Start of RECORDS FOR THIS TASK

Context: an optimization exercise on an open-source flow, tuned for small area. The choices shown serve that exercise and are no tape-out recipe.
Only simulation tests tie the RTL to the original design; equivalence was not proved.
Power is estimated from default activity; no workload was simulated.

run 1:
// pwm_axis
module pwm_axis (
    input  wire        clk,
    input  wire        rst,
    input  wire [19:0] t_pwm,         
    input  wire [1:0]  k_sel,         
    input  wire        inv_h,         
    input  wire        inv_l,         
    input  wire [7:0]  min_pulse,     
    input  wire [15:0] dt_min,
    input  wire [15:0] dt_max,
    input  wire [15:0] dt_fix,
    input  wire [11:0] margin,
    input  wire        adapt_en,
    input  wire        sw_inv,
    input  wire [9:0]  filt_n,        
    input  wire        filt_clk,      
    input  wire        trip_pol,      
    input  wire        trip_en,
    input  wire        trip_action,   
    input  wire [7:0]  latch_n,       
    input  wire [15:0] win,           
    input  wire [9:0]  gfilt_n,       
    input  wire        gfilt_clk,
    input  wire        gtrip_pol,
    input  wire        gtrip_en,
    input  wire        gmode,         
    input  wire        gmask,         
    input  wire        pwm_on,        
    input  wire [15:0] duty_u,        
    input  wire [15:0] duty_v,
    input  wire [15:0] duty_w,
    input  wire [2:0]  rel,           
    input  wire [2:0]  sw,            
    input  wire        trip_in,       
    input  wire        gtrip_in,      
    input  wire        sto,           
    input  wire        fault_clear,   
    input  wire        clr_fb_seen,   
    input  wire        clr_trip_total,  
    output wire [2:0]  gate_h,        
    output wire [2:0]  gate_l,        
    output wire        tick,          
    output reg         on,
    output reg         sto_now,
    output wire        trip_now,
    output wire [2:0]  fb_now,
    output reg  [2:0]  fb_seen,
    output wire        in_level,
    output wire        g_level,
    output reg         window_open,
    output reg         latched,
    output reg  [7:0]  win_count,
    output reg  [15:0] trip_total,
    output reg         ev_pwm,
    output reg  [19:0] cmp_u,
    output reg  [19:0] cmp_v,
    output reg  [19:0] cmp_w,
    output reg  [2:0]  released,
    output wire [15:0] dt_rise_u,
    output wire [15:0] dt_fall_u,
    output wire [15:0] dt_rise_v,
    output wire [15:0] dt_fall_v,
    output wire [15:0] dt_rise_w,
    output wire [15:0] dt_fall_w
);
export LEC_CHECK = 0
export CAP_MARGIN = 20
export CELL_PAD_IN_SITES_DETAIL_PLACEMENT = 1
export CELL_PAD_IN_SITES_GLOBAL_PLACEMENT = 1
export CORE_MARGIN = 2
export CORE_UTILIZATION = 40
export CTS_BUF_LIST = sky130_fd_sc_hd__clkbuf_16
export CTS_CLUSTER_DIAMETER = 80
export CTS_CLUSTER_SIZE = 15
export PLACE_DENSITY = 0.6
export SLEW_MARGIN = 20
export SYNTH_HIERARCHICAL = 1
create_clock -name core_clock -period 13.0 [get_ports {clk}]
run.sh (not shown) runs the stock make flow with config.mk's settings and CLKGATE_MAP_FILE= SYNTH_SCRIPT=/design/flow/synth_recipe.tcl, a recipe that flattens the netlist after the stock synthesis.
Run 1 ended with every stage complete and zero timing, DRC or antenna violations.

End of RECORDS FOR THIS TASK

YOUR OBJECTIVE:
Search the lines above for the string "recipe", then show every one that has it.

WORKED SOLUTION:
Context: an optimization exercise on an open-source flow, tuned for small area. The choices shown serve that exercise and are no tape-out recipe.
run.sh (not shown) runs the stock make flow with config.mk's settings and CLKGATE_MAP_FILE= SYNTH_SCRIPT=/design/flow/synth_recipe.tcl, a recipe that flattens the netlist after the stock synthesis.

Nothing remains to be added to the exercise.